ESET says the Windows variants use driver-based rootkit techniques that let operators reroute TCP traffic to conceal commands and make detection and cleanup harder.

Overview

  • ESET published a technical analysis on Tuesday that identifies two previously undocumented Windows builds of SprySOCKS, called WIN_DRV and WIN_PLUS, tied to intrusions against government organizations in 2023–2024 in Taiwan, Thailand, Pakistan and Honduras.

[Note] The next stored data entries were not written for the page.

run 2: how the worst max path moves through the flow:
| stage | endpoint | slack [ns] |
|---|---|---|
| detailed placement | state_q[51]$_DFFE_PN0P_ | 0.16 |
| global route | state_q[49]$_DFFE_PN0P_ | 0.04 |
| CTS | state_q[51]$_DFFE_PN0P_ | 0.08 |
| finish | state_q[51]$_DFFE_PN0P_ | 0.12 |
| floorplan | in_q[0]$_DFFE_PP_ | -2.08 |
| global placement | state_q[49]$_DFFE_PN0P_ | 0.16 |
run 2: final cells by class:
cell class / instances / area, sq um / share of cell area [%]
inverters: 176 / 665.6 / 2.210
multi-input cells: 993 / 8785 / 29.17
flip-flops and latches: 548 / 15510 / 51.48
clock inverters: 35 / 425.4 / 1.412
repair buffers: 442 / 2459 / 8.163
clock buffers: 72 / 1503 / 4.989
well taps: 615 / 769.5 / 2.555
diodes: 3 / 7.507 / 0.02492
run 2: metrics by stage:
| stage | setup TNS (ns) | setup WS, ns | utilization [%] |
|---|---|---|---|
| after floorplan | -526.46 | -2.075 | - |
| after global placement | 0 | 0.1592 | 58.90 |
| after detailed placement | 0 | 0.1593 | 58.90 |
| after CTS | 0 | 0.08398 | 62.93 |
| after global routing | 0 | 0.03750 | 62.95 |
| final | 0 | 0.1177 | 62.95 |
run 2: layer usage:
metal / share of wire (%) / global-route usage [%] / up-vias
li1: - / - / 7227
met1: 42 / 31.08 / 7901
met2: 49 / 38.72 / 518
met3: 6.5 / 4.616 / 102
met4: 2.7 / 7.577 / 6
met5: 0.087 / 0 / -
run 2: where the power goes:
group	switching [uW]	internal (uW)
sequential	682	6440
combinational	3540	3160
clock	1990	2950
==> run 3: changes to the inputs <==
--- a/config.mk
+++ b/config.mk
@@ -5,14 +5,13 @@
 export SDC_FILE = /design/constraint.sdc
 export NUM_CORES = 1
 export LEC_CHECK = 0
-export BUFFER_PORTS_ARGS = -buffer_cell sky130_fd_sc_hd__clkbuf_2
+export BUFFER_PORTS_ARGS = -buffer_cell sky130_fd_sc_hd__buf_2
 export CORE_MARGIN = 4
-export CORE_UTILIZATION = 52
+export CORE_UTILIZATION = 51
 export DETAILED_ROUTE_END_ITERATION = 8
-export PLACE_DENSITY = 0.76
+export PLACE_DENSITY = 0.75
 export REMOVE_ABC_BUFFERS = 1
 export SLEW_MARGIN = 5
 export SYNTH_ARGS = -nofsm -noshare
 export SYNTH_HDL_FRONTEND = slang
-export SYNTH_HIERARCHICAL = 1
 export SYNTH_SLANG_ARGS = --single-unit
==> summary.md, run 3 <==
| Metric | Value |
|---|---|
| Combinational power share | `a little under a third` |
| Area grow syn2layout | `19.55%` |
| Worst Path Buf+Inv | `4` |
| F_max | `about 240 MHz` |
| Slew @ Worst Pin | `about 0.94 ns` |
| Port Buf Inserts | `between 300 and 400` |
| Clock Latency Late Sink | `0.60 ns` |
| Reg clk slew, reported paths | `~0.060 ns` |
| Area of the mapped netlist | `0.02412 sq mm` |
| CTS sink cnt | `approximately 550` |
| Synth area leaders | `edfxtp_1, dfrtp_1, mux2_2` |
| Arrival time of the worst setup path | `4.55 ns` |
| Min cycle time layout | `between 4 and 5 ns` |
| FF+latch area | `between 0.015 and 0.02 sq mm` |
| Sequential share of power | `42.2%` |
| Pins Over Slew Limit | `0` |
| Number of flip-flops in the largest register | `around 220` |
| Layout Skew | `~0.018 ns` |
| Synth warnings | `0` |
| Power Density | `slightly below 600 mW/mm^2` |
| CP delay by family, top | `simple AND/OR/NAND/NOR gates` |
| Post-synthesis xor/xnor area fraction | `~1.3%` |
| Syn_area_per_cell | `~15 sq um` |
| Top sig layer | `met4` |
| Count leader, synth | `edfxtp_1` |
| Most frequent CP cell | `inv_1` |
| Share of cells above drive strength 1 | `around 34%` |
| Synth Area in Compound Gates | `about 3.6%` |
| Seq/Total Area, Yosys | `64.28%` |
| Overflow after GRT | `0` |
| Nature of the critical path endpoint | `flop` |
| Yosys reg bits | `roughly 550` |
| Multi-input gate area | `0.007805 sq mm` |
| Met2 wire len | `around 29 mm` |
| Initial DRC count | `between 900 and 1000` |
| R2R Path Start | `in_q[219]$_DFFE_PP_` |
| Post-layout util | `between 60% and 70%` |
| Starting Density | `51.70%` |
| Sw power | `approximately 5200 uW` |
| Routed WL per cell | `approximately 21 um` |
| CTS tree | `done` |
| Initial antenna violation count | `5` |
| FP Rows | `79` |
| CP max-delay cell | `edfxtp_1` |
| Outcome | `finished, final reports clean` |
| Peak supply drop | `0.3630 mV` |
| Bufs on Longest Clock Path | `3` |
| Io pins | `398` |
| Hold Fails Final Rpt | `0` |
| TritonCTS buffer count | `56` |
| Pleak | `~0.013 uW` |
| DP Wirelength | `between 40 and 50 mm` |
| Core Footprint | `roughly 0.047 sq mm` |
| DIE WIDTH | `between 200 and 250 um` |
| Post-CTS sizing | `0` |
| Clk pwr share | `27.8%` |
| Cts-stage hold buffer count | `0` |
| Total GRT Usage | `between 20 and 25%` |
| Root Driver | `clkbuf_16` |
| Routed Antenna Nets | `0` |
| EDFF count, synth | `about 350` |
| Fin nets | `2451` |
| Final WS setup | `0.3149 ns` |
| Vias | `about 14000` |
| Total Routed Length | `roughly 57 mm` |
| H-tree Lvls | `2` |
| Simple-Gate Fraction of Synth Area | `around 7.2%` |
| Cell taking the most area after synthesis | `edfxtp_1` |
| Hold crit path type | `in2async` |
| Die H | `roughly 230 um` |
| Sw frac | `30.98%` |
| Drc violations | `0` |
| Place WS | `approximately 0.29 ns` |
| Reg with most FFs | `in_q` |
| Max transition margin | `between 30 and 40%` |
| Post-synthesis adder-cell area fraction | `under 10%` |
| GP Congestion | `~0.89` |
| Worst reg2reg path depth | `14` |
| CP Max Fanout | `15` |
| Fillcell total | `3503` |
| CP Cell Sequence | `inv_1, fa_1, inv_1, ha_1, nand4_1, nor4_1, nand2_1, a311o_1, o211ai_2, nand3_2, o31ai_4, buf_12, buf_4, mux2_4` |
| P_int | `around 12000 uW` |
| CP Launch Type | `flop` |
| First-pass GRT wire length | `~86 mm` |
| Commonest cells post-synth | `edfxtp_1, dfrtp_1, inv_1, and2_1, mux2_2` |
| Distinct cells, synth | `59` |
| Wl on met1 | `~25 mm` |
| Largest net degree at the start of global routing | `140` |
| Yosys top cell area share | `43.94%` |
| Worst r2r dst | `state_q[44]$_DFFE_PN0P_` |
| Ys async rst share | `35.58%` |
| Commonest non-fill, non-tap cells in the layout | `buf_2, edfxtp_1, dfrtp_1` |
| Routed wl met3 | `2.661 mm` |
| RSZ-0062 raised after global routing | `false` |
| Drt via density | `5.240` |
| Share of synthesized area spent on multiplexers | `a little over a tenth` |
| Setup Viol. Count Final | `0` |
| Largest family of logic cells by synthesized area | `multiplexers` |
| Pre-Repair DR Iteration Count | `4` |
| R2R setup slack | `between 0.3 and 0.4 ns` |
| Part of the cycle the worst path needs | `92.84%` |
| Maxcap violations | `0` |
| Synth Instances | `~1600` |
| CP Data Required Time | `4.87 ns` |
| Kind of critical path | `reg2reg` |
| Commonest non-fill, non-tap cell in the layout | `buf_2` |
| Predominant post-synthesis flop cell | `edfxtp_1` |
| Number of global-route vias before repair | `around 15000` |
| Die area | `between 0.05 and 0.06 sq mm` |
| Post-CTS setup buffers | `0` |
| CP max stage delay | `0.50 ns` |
[config.mk]
export PLATFORM = sky130hd
export DESIGN_NAME = command_controlled_gated_counter
export DESIGN_NICKNAME = d
export VERILOG_FILES = /design/src/hw/rtl/ccgc_pkg.sv /design/src/hw/rtl/ccgc_engine.sv /design/src/hw/rtl/command_controlled_gated_counter.sv
export VERILOG_INCLUDE_DIRS = /design/src /design/src/hw/rtl
export SDC_FILE = /design/constraint.sdc
export NUM_CORES = 1
export LEC_CHECK = 0
export ABC_CLOCK_PERIOD_IN_PS = 7090
export BUFFER_PORTS_ARGS = -buffer_cell sky130_fd_sc_hd__buf_2
export CORE_ASPECT_RATIO = 0.6
export CORE_MARGIN = 1
export CORE_UTILIZATION = 55
export CTS_CLUSTER_DIAMETER = 50
export DETAILED_ROUTE_END_ITERATION = 16
export PLACE_DENSITY = 0.75
export SLEW_MARGIN = 20
export SYNTH_ARGS = -nofsm -noshare
export SYNTH_HDL_FRONTEND = slang
export SYNTH_SLANG_ARGS = --single-unit
[constraint.sdc]
create_clock -name i_clk -period 7.09 [get_ports i_clk]
set_input_delay 0.3545 -clock i_clk [delete_from_list [all_inputs] [get_ports i_clk]]
set_output_delay 0.3545 -clock i_clk [all_outputs]
set_load 0.02 [all_outputs]
`src/rtl/avt_pkg.sv`:
```
// ----------------------------------------------------------------------------
// avt_pkg
// Shared constants and types for the affine vertex transform engine.
// ----------------------------------------------------------------------------
package avt_pkg;

  localparam int FracBits   = 16;
  localparam int Rows       = 3;
  localparam int Cols       = 4;
  localparam int MatSize    = Rows * Cols;
  localparam int StoreDepth = 2 * MatSize;
  localparam int AddrW      = $clog2(StoreDepth);
  localparam int WeightW    = 17;
  localparam int WeightOne  = 65536;
  localparam int ProdW      = 64;
  localparam int SumW       = ProdW + 3;
  localparam int CmdqDepth  = 4;
  localparam int CmdqPtrW   = $clog2(CmdqDepth);
  localparam int ResqDepth  = 8;
  localparam int ResqPtrW   = $clog2(ResqDepth);
  localparam int StagesN    = 4;

  localparam logic CmdLoad   = 1'b0;
  localparam logic CmdVertex = 1'b1;

  localparam logic [1:0] ModeAffine   = 2'd0;
  localparam logic [1:0] ModeRotScale = 2'd1;
  localparam logic [1:0] ModeSkin     = 2'd2;

  typedef struct packed {
    logic                      is_load;
    logic [AddrW-1:0]          addr;
    logic [31:0]               coef;
    logic signed [31:0]        x;
    logic signed [31:0]        y;
    logic signed [31:0]        z;
    logic [WeightW-1:0]        w;
    logic                      last;
  } item_t;

  typedef struct packed {
    logic signed [31:0] x;
    logic signed [31:0] y;
    logic signed [31:0] z;
    logic               last;
  } result_t;

endpackage

```
`src/rtl/avt_resq.sv`:
```
// ----------------------------------------------------------------------------
// avt_resq
// Result queue that holds finished vertices until popped.
// ----------------------------------------------------------------------------
module avt_resq import avt_pkg::*; (
  input  logic              clk_i,
  input  logic              rst_ni,
  input  logic              push_i,
  input  result_t           data_i,
  output logic              empty,
  input  logic              pop,
  output result_t           data_o,
  output logic [ResqPtrW:0] count_o
);

  result_t              mem_q [ResqDepth];
  logic [ResqPtrW-1:0]  wr_q, rd_q;
  logic [ResqPtrW:0]    cnt_q;
  logic                 deq;

  assign empty   = (cnt_q == '0);
  assign deq     = pop && !empty;
  assign data_o  = mem_q[rd_q];
  assign count_o = cnt_q;

  always_ff @(posedge clk_i or negedge rst_ni) begin
    if (!rst_ni) begin
      wr_q  <= '0;
      rd_q  <= '0;
      cnt_q <= '0;
    end else begin
      if (push_i) wr_q <= wr_q + 1'b1;
      if (deq)    rd_q <= rd_q + 1'b1;
      cnt_q <= cnt_q + (push_i ? 1'b1 : 1'b0) - (deq ? 1'b1 : 1'b0);
    end
  end

  always_ff @(posedge clk_i) begin
    if (push_i) begin
      mem_q[wr_q] <= data_i;
    end
  end

endmodule

```
`config.mk`:
```
export PLATFORM = sky130hd
export DESIGN_NAME = avt_resq
export DESIGN_NICKNAME = d
export VERILOG_FILES = /design/src/rtl/avt_pkg.sv /design/src/rtl/avt_resq.sv
export SDC_FILE = /design/constraint.sdc
export NUM_CORES = 1
export LEC_CHECK = 0
export BUFFER_PORTS_ARGS = -buffer_cell sky130_fd_sc_hd__buf_2
export CORE_AREA = 2 2 236 238
export CTS_BUF_LIST = sky130_fd_sc_hd__clkbuf_8
export DETAILED_ROUTE_END_ITERATION = 16
export DIE_AREA = 0 0 238 240
export GPL_TIMING_DRIVEN = 0
export PLACE_DENSITY = 0.73
export RECOVER_POWER = 50
export SLEW_MARGIN = 20
export SYNTH_ARGS = -nofsm -noshare
export SYNTH_HDL_FRONTEND = slang
export SYNTH_SLANG_ARGS = --single-unit
```
`constraint.sdc`:
```
create_clock -name clk_i -period 15 [get_ports clk_i]
set_input_delay 1.5 -clock clk_i [delete_from_list [all_inputs] [get_ports clk_i]]
set_output_delay 1.5 -clock clk_i [all_outputs]
set_load 0.01 [all_outputs]
```
# After elaboration in Yosys (flattened, before gate mapping)
# Memories as Yosys holds them, arrays and structs flattened.
# Index checks and enable logic that the tools add are counted.
dict set report word_totals {
  ram_bits 776
  latchBits 0
  ff_bits 10
  n_memories 1
  output_inout_bits 102
  romBits 0
  word_cells 15
}
# name words width read_ports rd_ports_with_merged_regs write_ports line_no
set memory_table {}
lappend memory_table {mem_q 8 97 1 0 1 avt_resq.sv:16} ;# result_t mem_q [ResqDepth];
dict set report op_classes {
  order_cmp 0
  eq_ne 0
  div 0
  n_mux 4
  n_addsub 4
  n_reduce_logical 3
  multipliers 0
  shift 0
  bitwise 0
}
# cell n
set op_table {}
lappend op_table {{adder 3 x 1 -> 3 bit, second input constant} 2}
lappend op_table {{adder 4 x 1 -> 4 bit} 1}
lappend op_table {{zero test 4 bit} 1}
lappend op_table {{two-way mux 1 bit} 4}
lappend op_table {{subtractor 4 x 1 -> 4 bit} 1}
lappend op_table {{logical AND 1 bit} 1}
lappend op_table {{zero test 1 bit} 1}

# Logic depth before layout (Yosys ltp)
# Gate-level depths: netlist of the first run.
dict set report logic_depth {
  ltp_word 5
  mapped_depth 11
  ltp_nobuf 11
}

# Least setup slack after synthesis of the first run
# OpenSTA, ideal clock, no wires.
dict set report synth_timing {
  path_kind {input to register}
  from {input push_i}
  to {memory mem_q[0][0] (netlist bit), enable pin}
  n_path_buf 0
  setup_time_ps 671
  setup_slack_ps 6172
  arrival_ps 8156
  stages 2
  path_cell_list {nand2b_1 > nor3_1}
}
dict set report synth_between {
  elab_chain_len 2
}
# item line_no
set synth_rtl {}
lappend synth_rtl {{from (decl)} avt_resq.sv:8} ;# input logic push_i,
lappend synth_rtl {{two-way mux 1 bit} avt_resq.sv:39} ;# if (push_i) begin
lappend synth_rtl {{two-way mux 1 bit (implied by the code)} avt_resq.sv:40} ;# mem_q[wr_q] <= data_i;
lappend synth_rtl {{to (decl)} avt_resq.sv:16}
# Every way passes these cells.

==> results of run 1 <==
[critical path, delay by kind of cell, from the launching register on]
family | cells | cell delay [ns]
flip-flops | 1 | 0.35
multiplexers | 1 | 0.44
buffers and inverters | 4 | 1.60
[layer usage]
| metal | global-route usage, % | part of all wire [%] | wire [um] |
|---|---|---|---|
| met1 | 29.6 | 42 | 24900 |
| met2 | 35.1 | 50 | 29900 |
| met3 | 4.86 | 6.5 | 3910 |
| met4 | 6.97 | 1.8 | 1090 |
| met5 | 0 | 0.090 | 54 |
[placed cells by master, fill, tap and decap left out, drive strengths merged, types with 7 or more instances in the layout]
| master | Yosys | final |
|---|---|---|
| edfxtp | 776 | 776 |
| clkbuf | 13 | 237 |
| buf | 42 | 207 |
| mux4 | 194 | 194 |
| mux2 | 99 | 99 |
| clkinv | 0 | 49 |
| inv | 7 | 42 |
| dfrtp | 10 | 10 |
| ha | 7 | 7 |
| nor2 | 7 | 7 |
[stage by stage]
step                      util (%)  power, mW
after global placement        57.8       5.08
after detailed placement      59.8       5.14
after global routing          63.4       6.93
final                         63.4       6.62
after floorplan                  -       4.31
after CTS                     63.7       6.73
[power by group through the flow]
stage / clock network, mW / logic, mW / registers, mW
CTS: 1.62 / 2.29 / 2.82
finish: 1.58 / 2.22 / 2.82
global placement: 0 / 2.11 / 2.97
global route: 1.71 / 2.38 / 2.84
detailed placement: 0 / 2.28 / 2.87
floorplan: 0 / 1.41 / 2.90
[sequential cells by signal, indices dropped and copies added (netlist names)]
register,flops
count_o,4
wr_q,3
rd_q,3
mem_q,776
[layout make-up]
class                      instances  share of cell area [%]
timing repair buffer             265                    5.55
multi-input combinational        327                    16.6
tap                              704                    2.54
clock inverter                    89                    1.26
antenna                            2                  0.0144
clock buffer                     124                    4.93
buffer                            55                    1.04
inverter                           7                  0.0758
sequential                       786                    68.0
[how the worst max path moves through the flow]
stage,startpoint,endpoint,slack [ns]
6_report,rd_q[1]$_DFFE_PN0P_,data_o[90],10.38
5_1_grt,rd_q[1]$_DFFE_PN0P_,data_o[90],10.26
4_1_cts,rd_q[1]$_DFFE_PN0P_,data_o[90],10.23
3_5_place_dp,push_i,mem_q[2][43]$_DFFE_PP_,10.95
3_3_place_gp,push_i,mem_q[0][59]$_DFFE_PP_,-1.15
2_1_floorplan,push_i,mem_q[0][0]$_DFFE_PP_,6.17
[kinds of logic after synthesis]
logic type      Yosys count  share of synthesized area, %
flops                   786                          79.4
compound gates            2                        0.0422
mux                     293                          18.5
buf+inv                  62                          1.30
fa+ha+maj                 8                         0.363
xor+xnor                  6                         0.177
simple gates             18                         0.282
[cell usage after synthesis, drive strengths merged]
master,count
nand2,4
buf,42
nor2,7
edfxtp,776
nor3b,1
dfrtp,10
nand2b,4
mux2,99
xor2,4
inv,7
nor3,2
ha,7
mux4,194
fa,1
xnor2,2
clkbuf,13
a21o,1
a21oi,1
==> out/metrics.cfg, run 1 <==
[cts]
cts_sinks=786
numCtsBuffers=117
clock_path_buffers=3
cts_setup_buffers=0
tritoncts=yes
cts.hold.buffers_added=0
clock_latency_ns=0.70
clock-root-buffer=clkbuf_8
htree_levels=3
cts.clk_slew.worst_paths_ns=0.06
cts_resized=0

[placement]
place_area_mm2=0.0327
portBuffers=202
pre_cts_ws_ns=10.95
gp_congestion=0.718
hpwl_mm=38.4
place_inst=2144

[worst_hold_path]
hold_class=reg -> reg
whs_endpoint=wr_q[1]$_DFFE_PN0P_
worstHoldPathCells=1
min_from=wr_q[1]$_DFFE_PN0P_

[worst_setup_path]
arrival_ns=3.12
reg2reg_to=mem_q[3][56]$_DFFE_PP_
cp_slowest_cell=buf_1
cpMostUsedCell=buf_2
required_ns=13.50
crit_path_max_fanout=10
cp-start-kind=flip-flop
r2r_slack_ns=11.84
slowest_delay_ns=0.65
r2r_cells=5
crit_chain=buf_2 -> buf_2 -> buf_1 -> mux2_2 -> buf_2
worstReg2RegStart=wr_q[2]$_DFFE_PN0P_
crit_type=reg -> out
endpoint_kind=primary output

[pwr]
p_comb_share_pct=33.5
power.switching_mw=1.98
internal_power_mw=4.64
clkPwrFrac_pct=23.9
ir_drop_mv=0.116
powerDensity_mw_per_mm2=191
swShare_pct=29.9
seqPwrFrac_pct=42.6
p_leak_nw=11.4

[global_routing]
grt_usage_pct=21.6
first_global_vias=14500
overflow=0
grt_pass1_wl_mm=89.1
antenna_found_initial=6
grt_max_degree=21

[sta]
fin_skew_ns=0.0211
final.setup.tns_ns=0
hold_ws_ns=0.562
finalCritPeriodShare_pct=30.8
finalSetupViolCount=0
max_freq_mhz=216
final.min_clock_period_ns=4.62
final.setup.worst_slack_ns=10.38
tightestPinTransition_ns=1.55
rsz0062_at_grt=no
maxSlewViolCount=20
slew-limit-headroom_pct=-3.91
hold_violations=0

[route]
antenna_left=0
via_per_inst=5.78
drc=0
drt-total-wl_mm=59.9
drt_iter0_drc=1142
dr.pass1.iters=5
wl_per_cell_um=25.4
vias=13600

[final_layout]
area_growth_pct=16.7
drive_above_1_share_pct=38.4
final_area_mm2=0.0346
final-seq-area_mm2=0.0236
multi_input_area_mm2=0.00575
fill_cells=3629
final_nets=1668
final_cells=2359

[synth]
ys_ff_latch=786
yosysSeqAreaShare_pct=79.4
yosys.area.top_type=edfxtp_1
syn_area_mm2=0.0297
synth.top_cells.by_area=edfxtp_1 79%, mux4_2 15%, mux2_2 3.8%
synth_fp_nets=1284
ys_warn_count=0
avgSynthCellArea_um2=25.3
synthCells=1175
synth_top_area_share_pct=78.5
synth.distinct_cells=20

[floorplanning]
core_mm2=0.0547
die_h_um=240
rows=86
pin_count=203
die_w_um=238
start_util_pct=54.3
die_area_mm2=0.0571

[run_status]
violations=capacitance limit, slew limit
status=finished, violations left

[job]
maxCapViolCount=2

No activity file was read; power rests on OpenSTA's default activity.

  • The stealthier WIN_DRV uses a kernel driver named RawWNPF that is loaded through a DriverLoader component (fsdiskbit.sys) signed with a leaked PastDSE certificate, enabling the malware to hide processes, files, registry keys and network connections from common tools.
  • WIN_DRV also implements a TCP traffic diversion technique that inspects incoming packets for a marker and redirects them to the hidden backdoor port so operators can send commands without exposing a listening port in network traffic.
  • Both Windows variants include hard-coded command-and-control settings, speak over TCP, UDP and WebSocket, support more than 30 operator commands (including SOCKS proxying, file transfer and keystroke logging), and use DLL side-loading plus persistence via scheduled tasks, IFEO and a print-processor registration.
  • ESET attributes the activity with high confidence to the China-linked Earth Lusca (FishMonger) cluster and warns defenders to prioritize the new IOCs, kernel-driver detection, scheduled-task/IFEO/print-processor artifacts and monitoring for anomalous TCP/UDP/WebSocket C2 patterns while the possible UEFI bootkit link remains unconfirmed.